How an Occidental nonprofit is helping save the family farm
Around the globe, nearly 70 percent of the world’s food is grown on small farms, according to surveys by the United Nation’s Farm and Agriculture Organization. Now, from California’s Coachella Valley to the dusty plains of Burkina Faso, West Africa, and the high mountain valleys of Hengduan, China, small family growers face a new crisis.
On top of rising costs, ravaging pests, economic uncertainty and social unrest, they’re trying to raise crops in an increasingly unpredictable climate.
On an 80-acre wooded reserve in west Sonoma County, a dynamic nonprofit community called Occidental Arts and Ecology Center is exploring and showcasing processes that small farmers everywhere can use to safeguard their future harvests.
One of their most exciting new projects is a new paradigm for growing essential crops such as wheat. Just four grains - wheat, rice, corn and soybeans - provide 65 percent of all the agricultural calories consumed globally.
The ingenious approach to cultivation, known as “evolutionary plant breeding,” harnesses the power of seeds, nature and diversity to make small farming more adaptable and sustainable in the face of climate change.
The risks in small farming
The farmer’s world has always turned on uncertainty. Every harvest, and even the decision of what to grow, is affected by the whims of nature. The timing of rains, the coming of insect pests and disease, late or early frosts, the fertility of the soil - all can separate a good year from a marginal year, or worse. For a growing number of small farmers, climate change is also now a tangible factor in whether harvests succeed or fail.

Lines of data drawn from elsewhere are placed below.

`src/hw/rtl/srwt_pkg.sv`:
```
// Shared types and constants for the receive-window tracker.
// No dependencies; imported by every module of the block.
package srwt_pkg;

	localparam int unsigned DEF_MAX_WINDOW_BITS = 256;
	localparam int unsigned DEF_SEQ_SPACE_MAX   = 65535;

	// Window class codes
	localparam logic [1:0] CLS_IN_RANGE  = 2'd0;
	localparam logic [1:0] CLS_IN_WINDOW = 2'd1;
	localparam logic [1:0] CLS_OLD       = 2'd2;
	localparam logic [1:0] CLS_OUTSIDE   = 2'd3;

	// Command kinds
	localparam logic KIND_ARRIVAL = 1'b0;
	localparam logic KIND_ADVANCE = 1'b1;

	typedef struct packed {
		logic        kind;
		logic [15:0] seq_number;
		logic [8:0]  advance_count;
	} cmd_t;

	typedef struct packed {
		logic [1:0]  window_class;
		logic        was_received;
		logic [8:0]  contiguous_count;
		logic [15:0] window_start;
	} result_t;

	// Bitmap store request: one write and one registered read per cycle
	typedef struct packed {
		logic       clear;
		logic       wr_en;
		logic [7:0] wr_addr;
		logic [7:0] wr_data;
		logic [7:0] rd_addr;
		logic       rd_ok;
	} map_req_t;

endpackage

```
`src/hw/rtl/srwt_mod_unit.sv`:
```
// Shared add/subtract unit modulo SEQ_SPACE_MAX; y lies in 0..SEQ_SPACE_MAX-1.
// Depends on srwt_pkg for defaults.
module srwt_mod_unit
	import srwt_pkg::*;
#(
	parameter int unsigned SEQ_SPACE_MAX = DEF_SEQ_SPACE_MAX
) (
	input  logic [15:0] a,
	input  logic [15:0] b,
	input  logic        sub,
	output logic [15:0] y
);

	localparam logic [17:0] M18 = 18'(SEQ_SPACE_MAX);

	logic [17:0] sum;

	// Operands keep the sum below twice the modulus, so one correction is enough
	always_comb begin
		if (sub) begin
			sum = {2'b00, a} + (M18 - {2'b00, b});
		end else begin
			sum = {2'b00, a} + {2'b00, b};
		end
		if (sum >= M18) begin
			y = 16'(sum - M18);
		end else begin
			y = sum[15:0];
		end
	end

endmodule

```
`src/hw/rtl/srwt_map_mem.sv`:
```
// Receive bitmap store: byte-wide array with per-entry valid bits, registered read.
// Depends on srwt_pkg for the request struct.
module srwt_map_mem
	import srwt_pkg::*;
#(
	parameter int unsigned DEPTH = DEF_MAX_WINDOW_BITS / 8
) (
	input  logic     clk,
	input  logic     arst_n,
	input  map_req_t req,
	output logic [7:0] rdata
);

	localparam int unsigned AW = (DEPTH > 1) ? $clog2(DEPTH) : 1;

	logic [7:0]       mem_q [DEPTH];
	logic [DEPTH-1:0] valid_q;
	logic [7:0]       rdata_q;
	logic             rd_ok_q;

	always_ff @(posedge clk or negedge arst_n) begin
		if (!arst_n) begin
			valid_q <= '0;
		end else if (req.clear) begin
			valid_q <= '0;
		end else if (req.wr_en) begin
			valid_q[req.wr_addr[AW-1:0]] <= 1'b1;
		end
	end

	always_ff @(posedge clk) begin
		if (req.wr_en) begin
			mem_q[req.wr_addr[AW-1:0]] <= req.wr_data;
		end
	end

	always_ff @(posedge clk or negedge arst_n) begin
		if (!arst_n) begin
			rd_ok_q <= 1'b0;
		end else begin
			rd_ok_q <= req.rd_ok && valid_q[req.rd_addr[AW-1:0]];
		end
	end

	always_ff @(posedge clk) begin
		rdata_q <= mem_q[req.rd_addr[AW-1:0]];
	end

	// Entries never written, or past the window, read as zero
	assign rdata = rd_ok_q ? rdata_q : 8'h00;

endmodule

```
`src/hw/rtl/seq_receive_window_tracker.sv`:
```
// Receive-window tracker for a selective-repeat receiver.
// Command in (cmd/start/busy), one result beat out (result/done), window size register.
// A command beat is taken at a clock edge with start high and busy low. busy
// stays high while the sequencer works on it; the result beat then shows on
// result for exactly one cycle with done high. The receiver cannot stall, so
// no result is ever held, and a new command may start in the cycle done is up.
// Steps per command: an arrival computes its offset and the range-end offset,
// classifies, sets its bit and scans on through each further full bitmap byte
// the contiguous run extends into; a first frame goes straight to setting its
// bit. Old and out-of-window numbers finish at classification; invalid numbers
// and an advance before start finish at once. An advance reduces its count,
// steps the window start and rewrites each bitmap byte (window_bits/8) shifted,
// or clears the map when it slides past the whole window. done comes in the
// first idle cycle. The shared modular unit and the single read port of the
// bitmap store set this sequence of steps.
// cfg_we writes window_bits (clamped to 8..MAX_WINDOW_BITS, rounded down to a
// multiple of eight) and restarts the tracker; write it only while idle.
// Reset: window 256 (clamped), not started, bitmap cleared through valid bits.
module seq_receive_window_tracker
	import srwt_pkg::*;
#(
	parameter int unsigned MAX_WINDOW_BITS = DEF_MAX_WINDOW_BITS,
	parameter int unsigned SEQ_SPACE_MAX   = DEF_SEQ_SPACE_MAX
) (
	input  logic       clk,
	input  logic       arst_n,
	input  cmd_t       cmd,
	input  logic       start,
	output logic       busy,
	output result_t    result,
	output logic       done,
	input  logic       cfg_we,
	input  logic [8:0] cfg_wdata
);

	localparam int unsigned WIN_CAP   = (MAX_WINDOW_BITS > 511) ? 511 : MAX_WINDOW_BITS;
	localparam int unsigned MAP_DEPTH = WIN_CAP / 8;
	localparam logic [8:0]  WIN_CAP_L = 9'(WIN_CAP);
	localparam logic [15:0] SEQ_MAX   = 16'(SEQ_SPACE_MAX);
	localparam logic [15:0] SEQ_HALF  = 16'(SEQ_SPACE_MAX / 2);

	function automatic logic [8:0] clamp_win(input logic [8:0] v);
		logic [8:0] w;
		w = v;
		if (w < 9'd8) w = 9'd8;
		if (w > WIN_CAP_L) w = WIN_CAP_L;
		return w & 9'h1f8;
	endfunction

	function automatic logic [3:0] ones_run(input logic [7:0] v);
		logic [3:0] n;
		logic       stop;
		n = 4'd0;
		stop = 1'b0;
		for (int i = 0; i < 8; i++) begin
			if (!stop && v[i]) n = n + 4'd1;
			else stop = 1'b1;
		end
		return n;
	endfunction

	localparam logic [8:0] WIN_RESET = clamp_win(9'd256);

	typedef enum logic [12:0] {
		S_IDLE  = 13'b0000000000001,
		S_OFF   = 13'b0000000000010,
		S_END   = 13'b0000000000100,
		S_CLASS = 13'b0000000001000,
		S_SET   = 13'b0000000010000,
		S_SCAN0 = 13'b0000000100000,
		S_SCAN  = 13'b0000001000000,
		S_RED1  = 13'b0000010000000,
		S_RED2  = 13'b0000100000000,
		S_STEP  = 13'b0001000000000,
		S_SH0   = 13'b0010000000000,
		S_SH    = 13'b0100000000000,
		S_SPARE = 13'b1000000000000
	} state_t;

	state_t      state_q, state_d;
	cmd_t        item_q;
	logic [8:0]  window_q;
	logic [15:0] start_q, start_d;
	logic [15:0] rend_q, rend_d;
	logic [15:0] off_q, off_d;
	logic [15:0] eoff_q, eoff_d;
	logic [15:0] acc_q, acc_d;
	logic [8:0]  run_q, run_d;
	logic [1:0]  cls_q, cls_d;
	logic        rcv_q, rcv_d;
	logic [5:0]  cur_q, cur_d;
	logic [7:0]  raddr_q, raddr_d;
	logic [5:0]  wcnt_q, wcnt_d;
	logic [7:0]  lo_q, lo_d;
	logic        running_q, running_d;
	logic        done_q;
	result_t     res_q;
	logic        fin;

	logic [15:0] ua, ub, uy;
	logic        usub;
	logic [15:0] new_start;
	logic [5:0]  nbytes;
	logic [7:0]  rd_idx;
	logic [7:0]  rdata;
	map_req_t    req;
	logic [7:0]  byte_v;
	logic [3:0]  tcnt;
	logic [2:0]  shift_r;

	assign nbytes  = window_q[8:3];
	assign shift_r = item_q.advance_count[2:0];

	srwt_mod_unit #(.SEQ_SPACE_MAX(SEQ_SPACE_MAX)) u_mod (
		.a   (ua),
		.b   (ub),
		.sub (usub),
		.y   (uy)
	);

	srwt_map_mem #(.DEPTH(MAP_DEPTH)) u_map (
		.clk    (clk),
		.arst_n (arst_n),
		.req    (req),
		.rdata  (rdata)
	);

	// Operand select for the shared modular unit
	always_comb begin
		ua = 16'd0;
		ub = 16'd0;
		usub = 1'b0;
		unique case (state_q)
			S_OFF: begin
				ua = item_q.seq_number;
				ub = start_q;
				usub = 1'b1;
			end
			S_END: begin
				ua = rend_q;
				ub = start_q;
				usub = 1'b1;
			end
			S_RED1: begin
				ua = {7'd0, item_q.advance_count};
			end
			S_RED2: begin
				ua = acc_q;
			end
			S_STEP: begin
				ua = start_q;
				ub = acc_q;
			end
			default: begin
			end
		endcase
	end

	assign new_start = (uy == 16'd0) ? SEQ_MAX : uy;

	always_comb begin
		state_d   = state_q;
		start_d   = start_q;
		rend_d    = rend_q;
		off_d     = off_q;
		eoff_d    = eoff_q;
		acc_d     = acc_q;
		run_d     = run_q;
		cls_d     = cls_q;
		rcv_d     = rcv_q;
		cur_d     = cur_q;
		raddr_d   = raddr_q;
		wcnt_d    = wcnt_q;
		lo_d      = lo_q;
		running_d = running_q;
		fin       = 1'b0;
		rd_idx    = 8'd0;
		byte_v    = 8'h00;
		tcnt      = 4'd0;
		req       = '0;

		unique case (state_q)
			S_IDLE: begin
				if (start) state_d = S_OFF;
			end
			S_OFF: begin
				cls_d = CLS_IN_RANGE;
				rcv_d = 1'b0;
				if (item_q.kind == KIND_ARRIVAL) begin
					if (item_q.seq_number == 16'd0 || item_q.seq_number > SEQ_MAX) begin
						cls_d = CLS_OUTSIDE;
						fin = 1'b1;
					end else if (start_q == 16'd0) begin
						// First frame opens the window at position zero
						start_d = item_q.seq_number;
						rend_d  = item_q.seq_number;
						off_d   = 16'd0;
						cls_d   = CLS_IN_WINDOW;
						rd_idx  = 8'd0;
						state_d = S_SET;
					end else begin
						off_d   = uy;
						state_d = S_END;
					end
				end else if (start_q == 16'd0) begin
					fin = 1'b1;
				end else begin
					state_d = S_END;
				end
			end
			S_END: begin
				eoff_d = uy;
				state_d = (item_q.kind == KIND_ARRIVAL) ? S_CLASS : S_RED1;
			end
			S_CLASS: begin
				if (off_q > SEQ_HALF) begin
					cls_d = CLS_OLD;
					rcv_d = 1'b1;
					fin = 1'b1;
				end else if (off_q >= {7'd0, window_q}) begin
					cls_d = CLS_OUTSIDE;
					fin = 1'b1;
				end else begin
					rd_idx = 8'(off_q[8:3]);
					if (off_q <= eoff_q) begin
						cls_d = CLS_IN_RANGE;
					end else begin
						cls_d  = CLS_IN_WINDOW;
						rend_d = item_q.seq_number;
					end
					state_d = S_SET;
				end
			end
			S_SET: begin
				rcv_d = (cls_q == CLS_IN_RANGE) && rdata[off_q[2:0]];
				req.wr_en   = 1'b1;
				req.wr_addr = 8'(off_q[8:3]);
				req.wr_data = rdata | (8'd1 << off_q[2:0]);
				state_d = S_SCAN0;
			end
			S_SCAN0: begin
				// Resume the run where it stood; bits were only added
				rd_idx  = 8'(run_q[8:3]);
				cur_d   = run_q[8:3];
				state_d = S_SCAN;
			end
			S_SCAN: begin
				rd_idx = 8'(cur_q) + 8'd1;
				byte_v = rdata | ((8'd1 << run_q[2:0]) - 8'd1);
				tcnt = ones_run(byte_v);
				if (tcnt == 4'd8 && ({1'b0, cur_q} + 7'd1) < {1'b0, nbytes}) begin
					cur_d = cur_q + 6'd1;
					run_d = {cur_q + 6'd1, 3'b000};
				end else begin
					run_d = {cur_q, 3'b000} + 9'(tcnt);
					fin = 1'b1;
				end
			end
			S_RED1: begin
				acc_d = uy;
				state_d = S_RED2;
			end
			S_RED2: begin
				acc_d = uy;
				state_d = S_STEP;
			end
			S_STEP: begin
				start_d = new_start;
				if ({7'd0, item_q.advance_count} > eoff_q) rend_d = new_start;
				if (item_q.advance_count >= window_q) begin
					// Slide past the whole window: drop every mark
					req.clear = 1'b1;
					run_d = 9'd0;
					fin = 1'b1;
				end else begin
					rd_idx  = 8'(item_q.advance_count[8:3]);
					raddr_d = 8'(item_q.advance_count[8:3]) + 8'd1;
					state_d = S_SH0;
				end
			end
			S_SH0: begin
				lo_d      = rdata;
				rd_idx    = raddr_q;
				raddr_d   = raddr_q + 8'd1;
				wcnt_d    = 6'd0;
				run_d     = 9'd0;
				running_d = 1'b1;
				state_d   = S_SH;
			end
			S_SH: begin
				byte_v = 8'({rdata, lo_q} >> shift_r);
				tcnt = ones_run(byte_v);
				req.wr_en   = 1'b1;
				req.wr_addr = 8'(wcnt_q);
				req.wr_data = byte_v;
				lo_d    = rdata;
				rd_idx  = raddr_q;
				raddr_d = raddr_q + 8'd1;
				if (running_q) begin
					run_d = run_q + 9'(tcnt);
					running_d = (tcnt == 4'd8);
				end
				if (wcnt_q == nbytes - 6'd1) begin
					fin = 1'b1;
				end else begin
					wcnt_d = wcnt_q + 6'd1;
				end
			end
			default: begin
				state_d = S_IDLE;
			end
		endcase

		if (fin) state_d = S_IDLE;

		if (cfg_we) begin
			start_d = 16'd0;
			rend_d  = 16'd0;
			run_d   = 9'd0;
			req.clear = 1'b1;
		end

		req.rd_addr = rd_idx;
		req.rd_ok   = rd_idx < {2'b00, nbytes};
	end

	always_ff @(posedge clk or negedge arst_n) begin
		if (!arst_n) begin
			state_q  <= S_IDLE;
			done_q   <= 1'b0;
			window_q <= WIN_RESET;
			start_q  <= 16'd0;
			rend_q   <= 16'd0;
			run_q    <= 9'd0;
		end else begin
			state_q <= state_d;
			done_q  <= fin;
			start_q <= start_d;
			rend_q  <= rend_d;
			run_q   <= run_d;
			if (cfg_we) window_q <= clamp_win(cfg_wdata);
		end
	end

	always_ff @(posedge clk) begin
		if (start && state_q == S_IDLE) item_q <= cmd;
		off_q     <= off_d;
		eoff_q    <= eoff_d;
		acc_q     <= acc_d;
		cls_q     <= cls_d;
		rcv_q     <= rcv_d;
		cur_q     <= cur_d;
		raddr_q   <= raddr_d;
		wcnt_q    <= wcnt_d;
		lo_q      <= lo_d;
		running_q <= running_d;
		if (fin) begin
			res_q.window_class     <= cls_d;
			res_q.was_received     <= rcv_d;
			res_q.contiguous_count <= run_d;
			res_q.window_start     <= start_d;
		end
	end

	assign busy   = (state_q != S_IDLE);
	assign done   = done_q;
	assign result = res_q;

	a_done_after_work: assert property (@(posedge clk) disable iff (!arst_n)
		done |-> $past(busy))
		else $error("result beat without a preceding busy cycle");

	a_run_in_window: assert property (@(posedge clk) disable iff (!arst_n)
		run_q <= window_q)
		else $error("contiguous run exceeds window size");

	a_window_legal: assert property (@(posedge clk) disable iff (!arst_n)
		window_q[2:0] == 3'd0 && window_q >= 9'd8)
		else $error("window size not clamped");

	a_range_needs_start: assert property (@(posedge clk) disable iff (!arst_n)
		start_q == 16'd0 |-> rend_q == 16'd0)
		else $error("range end set before the window started");

	a_old_is_received: assert property (@(posedge clk) disable iff (!arst_n)
		done && result.window_class == CLS_OLD |-> result.was_received)
		else $error("old frame not reported as received");

endmodule

```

Around the world, scientists find that rainfall is increasingly erratic, and more intense when it does fall. In some regions, periods of heat-driven drought are more frequent, widespread and longer lasting. And because bone dry earth doesn’t absorb water well, when heavy rains do come, water sheets off, creating floods.
Cooper Freeman leads OAEC’s evolutionary wheat project, now in its third year, in collaboration with the Santa Rosa Junior College’s Shone Farm and two other local farms. According to Freeman, the question is, “how do we deal with uncertainty? Hardworking and underpaid farmers can’t afford to take big risks, and it’s getting harder and harder to predict what crop varieties will succeed season to season, and year to year.”
Using nature to aid agriculture
The modern trend in agriculture has been to create an artificial stability by widely planting just a few highly engineered designer crops, then support them with a raft of pesticides, chemical soil amendments and computerized management systems.
Nature takes another approach, Freeman said. Plants such as wheat deal with the unpredictability of weather, soil and pests by producing many seeds and, over time, evolving varieties with different traits. Some may be genetically more tolerant of heat or cold. Some will ripen earlier or later, have deep or shallow roots, tall or short stems, disease resistance and even different nutritional content.
By producing mixtures of such variations, the odds are vastly increased that some will flourish and re-seed in any given year, regardless of conditions.
Resilience from diversity
That’s the concept behind OAEC’s evolutionary breeding project. Rather than growing just one variety of wheat with a single set of traits - a monoculture - farmers plant seeds with many different traits all together in one field, at the same time. By intermixing wheat varieties with high genetic diversity, the farmers work with natural selection to pick the best for a particular region or climate or season. The diversity helps ensure at least a portion of their crop will succeed, without trying to predict from year to year what conditions they may face.
Natural selection also allows farmers to quickly and inexpensively develop their own seed mixtures that are well suited to their local microclimate, and to capture locally adapted hybrids, which they can develop into unique, stable varieties from the natural mixing on their farms. As Freeman explained, “it provides small farmers with a living, evolving seed bank.”
The original wheat varieties for OAEC’s project came from the U.S. Department of Agriculture. Freeman contacted the agency’s seed bank to ask for seeds with different traits.
“We were shocked,” he said. “They sent us small packets of more 2,000 varieties.”
Last year’s harvest at Shone Farm was high enough they now have a small amount of seed to share, and the project is expanding to one or two new farms this season.